Gov. LePage's refusal to accept federal medicaid funds stresses people in need and the our healthcare system

By Ramona du Houx

There are too many people — many of whom have significant health care needs such as mental illness, diabetes and drug use disorders — whose incomes are too low to qualify for subsidies on the Affordable Care Act Exchange. These 70,000 Mainers also don’t qualify for federal Medicaid coverage, known as MaineCare.

While six measures have been tried in the legislature to secure federal Affordable Care Act (ACA) funding Governor Paul LePage has put an end to them all. Not only is this killing fellow citizens it's stressing our healthcare system.

When the ACA passed in 2010, its financing model said that hospitals would contribute financially through reductions in Medicare and in payments the federal government made to help with charitable care. In turn, hospitals would realize increased revenues as uninsured patients gained coverage through the Exchange and expanded Medicaid. And where this is happening in other states, hospitals are seeing profits and more people are healthier, because they have become covered for the first time. The ACA is working, 90 percent of American citizens are covered.

But in Maine, more folks are being forced to use hospitals for everyday coverage needs.

"As a result, we are providing more free care than ever — $ 5.8 million in last year alone. In Maine, hospitals are being forced to pay twice: Once to the federal government through Medicare payment reductions and once as we absorb the increased cost of free care provided to those who might otherwise qualify for Medicaid. We keep hearing how much Medicaid expansion would cost Maine, but it is time to talk about how much the failure to expand Medicaid is costing Maine’s non-profit hospitals and the communities they serve," said Mark Biscone, chief executive officer of Pen Bay Medical Center, Waldo County General Hospital.

While Democrats have led the charge in the legislature to accept ACA funding, some Republican lawmakers have also woken up to the finical benefits. Sen. Tom Saviello and Sen. Roger Katz, understand that turning down hundreds of millions of dollars in federal funding each year would save tens of millions of dollars in the state budget.

Governor John Baldacci in 2010 at a meeting announcing more benifits of his Dirigo Health Care program which helped Mainers who never had insurence become covered. Photo by Ramona du Houx 

Saviello’s bill, LD 633 would have cost the state $93.1 million over three years — an amount equal to about 1 percent of state expenditures over that period. "In that time, the federal government would pump nearly $1.2 billion into the state. That money would ripple through the state’s economy in the form of increased employment in the healthcare sector as well as savings on private insurance premiums," said Bisconne.

In recent years Medicaid funding has been increased nationwide in both 2003-2004 and 2007-2009. Governor John Baldacci was smart enough to take advantage of the increases, when he was in office and created MaineCare, which thousands still rely on, even-though LePage has severely cut the program back. Baldacci also created the Dirigo Health Care Act which became a model for the ACA. Maine was ranked amongst the top ten states for improving healthcare coverage for it's citizens, until LePage was elected.

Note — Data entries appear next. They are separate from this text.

[config.mk]
export PLATFORM = sky130hd
export DESIGN_NAME = mem_port_arbiter
export DESIGN_NICKNAME = d
export VERILOG_FILES = /design/src/rtl/mem_port_arbiter.sv
export SDC_FILE = /design/constraint.sdc
export NUM_CORES = 1
export LEC_CHECK = 0
export CELL_PAD_IN_SITES_DETAIL_PLACEMENT = 1
export CELL_PAD_IN_SITES_GLOBAL_PLACEMENT = 2
export CORE_UTILIZATION = 19
export DETAILED_ROUTE_END_ITERATION = 8
export PLACE_DENSITY = 0.79
export SYNTH_ARGS = -nofsm -noshare
export SYNTH_HDL_FRONTEND = slang
export SYNTH_SLANG_ARGS = --single-unit
[constraint.sdc]
create_clock -name clk -period 1.7 [get_ports clk]
set_clock_uncertainty 0.1 [all_clocks]
set_input_delay 0.34 -clock clk [delete_from_list [all_inputs] [get_ports clk]]
set_output_delay 0.34 -clock clk [all_outputs]
set_load 0.02 [all_outputs]
[src/rtl/mem_port_arbiter.sv]
// Arbiter sharing one memory port between fetch (IF) and data (DM) requesters.
// One transaction in flight at a time; DM has priority unless IF has lost STARVE_MAX times in a row.
module mem_port_arbiter #(
    parameter int ADDR_W     = 32,
    parameter int DATA_W     = 32,
    parameter int STARVE_MAX = 4
) (
    input  logic              clk,
    input  logic              rst,
    input  logic              if_req,
    input  logic [ADDR_W-1:0] if_addr,
    output logic [DATA_W-1:0] if_rdata,
    output logic              if_valid,
    output logic              if_stall,
    input  logic              dm_req,
    input  logic [3:0]        dm_we,
    input  logic [ADDR_W-1:0] dm_addr,
    input  logic [DATA_W-1:0] dm_wdata,
    output logic [DATA_W-1:0] dm_rdata,
    output logic              dm_valid,
    output logic              dm_stall,
    output logic              mem_req,
    output logic [3:0]        mem_we,
    output logic [ADDR_W-1:0] mem_addr,
    output logic [DATA_W-1:0] mem_wdata,
    input  logic              mem_ready,
    input  logic              mem_rvalid,
    input  logic [DATA_W-1:0] mem_rdata
);

    typedef enum logic [1:0] {IDLE, ISSUE, WAIT, RESP} state_t;
    typedef enum logic {OWN_IF, OWN_DM} owner_t;

    localparam logic [3:0] STARVE_LIM = 4'(STARVE_MAX);

    state_t     state_reg;
    owner_t     owner_reg;
    logic [3:0] starve_cnt_reg;
    logic       starve_hit;
    logic       dm_wins;

    // IF overrides DM only once it has been passed over STARVE_MAX times while waiting.
    assign starve_hit = if_req && (starve_cnt_reg == STARVE_LIM);
    assign dm_wins    = dm_req && !starve_hit;

    assign if_stall = if_req && !if_valid;
    assign dm_stall = dm_req && !dm_valid;

    always_ff @(posedge clk) begin
        if (rst) begin
            state_reg      <= IDLE;
            owner_reg      <= OWN_IF;
            starve_cnt_reg <= 4'd0;
            mem_req        <= 1'b0;
            mem_we         <= 4'd0;
            mem_addr       <= '0;
            mem_wdata      <= '0;
            if_valid       <= 1'b0;
            dm_valid       <= 1'b0;
            if_rdata       <= '0;
            dm_rdata       <= '0;
        end else begin
            if_valid <= 1'b0;
            dm_valid <= 1'b0;
            case (state_reg)
                IDLE: begin
                    if (dm_wins) begin
                        owner_reg <= OWN_DM;
                        mem_req   <= 1'b1;
                        mem_we    <= dm_we;
                        mem_addr  <= dm_addr;
                        mem_wdata <= dm_wdata;
                        state_reg <= ISSUE;
                        if (if_req && (starve_cnt_reg != STARVE_LIM)) begin
                            starve_cnt_reg <= starve_cnt_reg + 4'd1;
                        end
                    end else if (if_req) begin
                        owner_reg      <= OWN_IF;
                        mem_req        <= 1'b1;
                        mem_we         <= 4'd0;
                        mem_addr       <= if_addr;
                        mem_wdata      <= '0;
                        state_reg      <= ISSUE;
                        starve_cnt_reg <= 4'd0;
                    end
                end
                ISSUE: begin
                    if (mem_ready) begin
                        mem_req <= 1'b0;
                        if (mem_we == 4'd0) begin
                            state_reg <= WAIT;
                        end else begin
                            // Writes need no read data, so complete straight away.
                            state_reg <= RESP;
                            dm_valid  <= (owner_reg == OWN_DM);
                            if_valid  <= (owner_reg == OWN_IF);
                        end
                    end
                end
                WAIT: begin
                    if (mem_rvalid) begin
                        state_reg <= RESP;
                        if (owner_reg == OWN_DM) begin
                            dm_rdata <= mem_rdata;
                            dm_valid <= 1'b1;
                        end else begin
                            if_rdata <= mem_rdata;
                            if_valid <= 1'b1;
                        end
                    end
                end
                RESP: begin
                    // Requests still held here are arbitrated only after returning to IDLE.
                    state_reg <= IDLE;
                end
                default: begin
                    state_reg <= IDLE;
                    mem_req   <= 1'b0;
                end
            endcase
        end
    end

endmodule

Pres. Barack Obama came to the state when the ACA was passed to congratulate lawmakers on their efforts in healthcare.

The fight to cover 70,000 Mainers in need must continue, along with an effort to understand the pressure the state's non-profit hospitals are under because the state refuses to accept ACA funding. Healthcare was a growing industry in the state of Maine before Gov. LePage.

After the November election let's hope the new legislature will have enough votes to withstand a LePage veto. People need healthcare, and good qualtiy hospitals.

"Maine is fortunate to have its not-for-profit hospitals. They have served as providers of last resort for more than a century, assuring that no one is turned away when they are sick and in need of care. But this system is being squeezed, and our communities are paying the price as mistrust of Washington trumps simple math and economic fact in Augusta," said Bisconne.